(Beginning of Data for analysis)

File: src/rtl/autopoll_framer.sv
module autopoll_framer
   import autopoll_pkg::*;
#(
   parameter int unsigned MAX_BYTES = 8,
   parameter int unsigned LEN_W     = 4
) (
   input  logic                   clk,
   input  logic                   rst_n,
   input  logic                   res_valid,
   input  logic [LEN_W-1:0]       res_len,
   input  logic [8*MAX_BYTES-1:0] res_data,
   output logic                   pkt_valid,
   output logic [7:0]             pkt_data,
   output logic                   pkt_last,
   input  logic                   pkt_ready
);
   localparam int unsigned IW = $clog2(MAX_BYTES + 2);

   logic                   busy_q;
   logic [IW-1:0]          idx_q;
   logic [LEN_W-1:0]       len_q;
   logic [8*MAX_BYTES-1:0] buf_q;
   logic [LEN_W-1:0]       len_cl;
   logic [MAX_BYTES-1:0]   lane_hit;
   logic [7:0]             lane_sel;
   logic                   load;

   always_comb begin
      if (res_len > LEN_W'(MAX_BYTES))
         len_cl = LEN_W'(MAX_BYTES);
      else
         len_cl = res_len;
   end

   assign load      = res_valid && (len_cl != '0) && !busy_q;
   assign pkt_valid = busy_q;
   assign pkt_last  = busy_q && (idx_q == (IW'(len_q) + IW'(1)));

   for (genvar g = 0; g < MAX_BYTES; g++) begin : g_lane
      assign lane_hit[g] = (idx_q == IW'(g + 2));
   end

   always_comb begin
      lane_sel = '0;
      for (int j = 0; j < MAX_BYTES; j++)
         lane_sel = lane_sel | (buf_q[8*j +: 8] & {8{lane_hit[j]}});
   end

   always_comb begin
      if (idx_q == IW'(0))
         pkt_data = BUS_PKT_TYPE;
      else if (idx_q == IW'(1))
         pkt_data = POLLED_MARK;
      else
         pkt_data = lane_sel;
   end

   always_ff @(posedge clk or negedge rst_n) begin
      if (!rst_n) begin
         busy_q <= 1'b0;
         idx_q  <= '0;
         len_q  <= '0;
         buf_q  <= '0;
      end else if (load) begin
         busy_q <= 1'b1;
         idx_q  <= '0;
         len_q  <= len_cl;
         buf_q  <= res_data;
      end else if (busy_q && pkt_ready) begin
         if (pkt_last)
            busy_q <= 1'b0;
         idx_q <= idx_q + IW'(1);
      end
   end


   hold_byte_chk: assert property (@(posedge clk) disable iff (!rst_n)
      (pkt_valid && !pkt_ready) |=> (pkt_valid && $stable(pkt_data)));


   end_of_pkt_chk: assert property (@(posedge clk) disable iff (!rst_n)
      (pkt_valid && pkt_ready && pkt_last) |=> !pkt_valid);


   drop_busy_chk: assert property (@(posedge clk) disable iff (!rst_n)
      (res_valid && busy_q) |=> ($stable(len_q) && $stable(buf_q)));


   idx_bound_chk: assert property (@(posedge clk) disable iff (!rst_n)
      busy_q |-> ((idx_q <= IW'(len_q) + IW'(1)) && (len_q <= LEN_W'(MAX_BYTES))));
endmodule

File: src/rtl/autopoll_sched.sv
module autopoll_sched #(
   parameter int unsigned CLK_HZ      = 100_000_000,
   parameter int unsigned RATE_W      = 8,
   parameter int unsigned MASK_W      = 16,
   parameter int unsigned MAX_BYTES   = 8,
   parameter int unsigned DEF_RATE_MS = 20,
   localparam int unsigned LEN_W      = $clog2(MAX_BYTES + 1)
) (
   input  logic                   clk,
   input  logic                   rst_n,
   input  logic                   cfg_en_wr,
   input  logic                   cfg_en,
   input  logic                   cfg_rate_wr,
   input  logic [RATE_W-1:0]      cfg_rate,
   input  logic                   cfg_mask_wr,
   input  logic [MASK_W-1:0]      cfg_mask,
   output logic                   poll_req,
   output logic [MASK_W-1:0]      poll_mask,
   input  logic                   res_valid,
   input  logic [LEN_W-1:0]       res_len,
   input  logic [8*MAX_BYTES-1:0] res_data,
   output logic                   pkt_valid,
   output logic [7:0]             pkt_data,
   output logic                   pkt_last,
   input  logic                   pkt_ready
);
   localparam int unsigned TICKS_PER_MS = CLK_HZ / 1000;

   if (TICKS_PER_MS < 2) begin : g_bad_clk
      $error("CLK_HZ must give at least two cycles per millisecond");
   end
   if (DEF_RATE_MS == 0 || DEF_RATE_MS >= (1 << RATE_W)) begin : g_bad_rate
      $error("DEF_RATE_MS must be non-zero and fit in RATE_W bits");
   end
   if (MAX_BYTES < 1) begin : g_bad_bytes
      $error("MAX_BYTES must be at least one");
   end

   logic              expire, running;
   logic              req_q;
   logic [MASK_W-1:0] mask_q;

   autopoll_timer #(
      .TICKS_PER_MS (TICKS_PER_MS),
      .RATE_W       (RATE_W),
      .DEF_RATE     (DEF_RATE_MS)
   ) u_timer (
      .clk      (clk),
      .rst_n    (rst_n),
      .en_wr    (cfg_en_wr),
      .en_val   (cfg_en),
      .rate_wr  (cfg_rate_wr),
      .rate_val (cfg_rate),
      .expire   (expire),
      .running  (running)
   );

   autopoll_framer #(
      .MAX_BYTES (MAX_BYTES),
      .LEN_W     (LEN_W)
   ) u_framer (
      .clk       (clk),
      .rst_n     (rst_n),
      .res_valid (res_valid),
      .res_len   (res_len),
      .res_data  (res_data),
      .pkt_valid (pkt_valid),
      .pkt_data  (pkt_data),
      .pkt_last  (pkt_last),
      .pkt_ready (pkt_ready)
   );

   always_ff @(posedge clk or negedge rst_n) begin
      if (!rst_n) begin
         req_q  <= 1'b0;
         mask_q <= '1;
      end else begin
         req_q <= expire;
         if (cfg_mask_wr)
            mask_q <= cfg_mask;
      end
   end

   assign poll_req  = req_q;
   assign poll_mask = mask_q;


   req_pulse_chk: assert property (@(posedge clk) disable iff (!rst_n)
      poll_req |=> !poll_req);


   stopped_quiet_chk: assert property (@(posedge clk) disable iff (!rst_n)
      !running |=> !poll_req);
endmodule

File: config.mk
export PLATFORM = sky130hd
export DESIGN_NAME = autopoll_sched
export DESIGN_NICKNAME = d
export VERILOG_FILES = /design/src/rtl/autopoll_pkg.sv /design/src/rtl/autopoll_ms_tick.sv /design/src/rtl/autopoll_timer.sv /design/src/rtl/autopoll_framer.sv /design/src/rtl/autopoll_sched.sv
export SDC_FILE = /design/constraint.sdc
export NUM_CORES = 1
export LEC_CHECK = 0
export BUFFER_PORTS_ARGS = -buffer_cell sky130_fd_sc_hd__buf_4
export CORE_UTILIZATION = 39
export CTS_CLUSTER_SIZE = 10
export DETAILED_ROUTE_END_ITERATION = 10
export MAX_ROUTING_LAYER = met4
export SLEW_MARGIN = 40
export SYNTH_ARGS = -nofsm -noshare
export SYNTH_HDL_FRONTEND = slang
export SYNTH_SLANG_ARGS = --single-unit
File: constraint.sdc
create_clock -name clk -period 3.4 [get_ports clk]
set_input_delay 0.17 -clock clk [delete_from_list [all_inputs] [get_ports clk]]
set_output_delay 0.17 -clock clk [all_outputs]
set_load 0.02 [all_outputs]
--- config.mk ---
export PLATFORM = sky130hd
export DESIGN_NAME = keyed_watchdog
export DESIGN_NICKNAME = d
export VERILOG_FILES = /design/src/rtl/kwdg_pkg.sv /design/src/rtl/kwdg_keyctl.sv /design/src/rtl/kwdg_cfg_field.sv /design/src/rtl/kwdg_prescale.sv /design/src/rtl/kwdg_downcnt.sv /design/src/rtl/keyed_watchdog.sv
export SDC_FILE = /design/constraint.sdc
export NUM_CORES = 1
export LEC_CHECK = 0
export CAP_MARGIN = 10
export CORE_MARGIN = 2
export CORE_UTILIZATION = 50
export DETAILED_ROUTE_END_ITERATION = 6
export PLACE_DENSITY = 0.72
export SYNTH_ARGS = -nofsm -noshare
export SYNTH_HDL_FRONTEND = slang
export SYNTH_HIERARCHICAL = 1
export SYNTH_SLANG_ARGS = --single-unit
--- constraint.sdc ---
create_clock -name clk -period 3.9 [get_ports clk]
set_input_delay 0.39 -clock clk [delete_from_list [all_inputs] [get_ports clk]]
set_output_delay 0.39 -clock clk [all_outputs]
set_load 0.03 [all_outputs]
--- src/rtl/kwdg_pkg.sv ---
package kwdg_pkg;
  localparam int ADDR_W = 5;
  localparam int DATA_W = 16;

  localparam logic [ADDR_W-1:0] OFS_KEY  = 5'h00;
  localparam logic [ADDR_W-1:0] OFS_DIV  = 5'h04;
  localparam logic [ADDR_W-1:0] OFS_LOAD = 5'h08;
  localparam logic [ADDR_W-1:0] OFS_STAT = 5'h0C;
  localparam logic [ADDR_W-1:0] OFS_WIN  = 5'h10;

  localparam logic [DATA_W-1:0] KEY_START = 16'hCCCC;
  localparam logic [DATA_W-1:0] KEY_FEED  = 16'hAAAA;
  localparam logic [DATA_W-1:0] KEY_OPEN  = 16'h5555;

  typedef struct packed {
    logic start;
    logic feed;
  } key_cmd_t;
endpackage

(End of Data for analysis)

**Instructions to follow**
Find all the lines containing "least" in the material, then copy them.

**Response below**
      $error("CLK_HZ must give at least two cycles per millisecond");
      $error("MAX_BYTES must be at least one");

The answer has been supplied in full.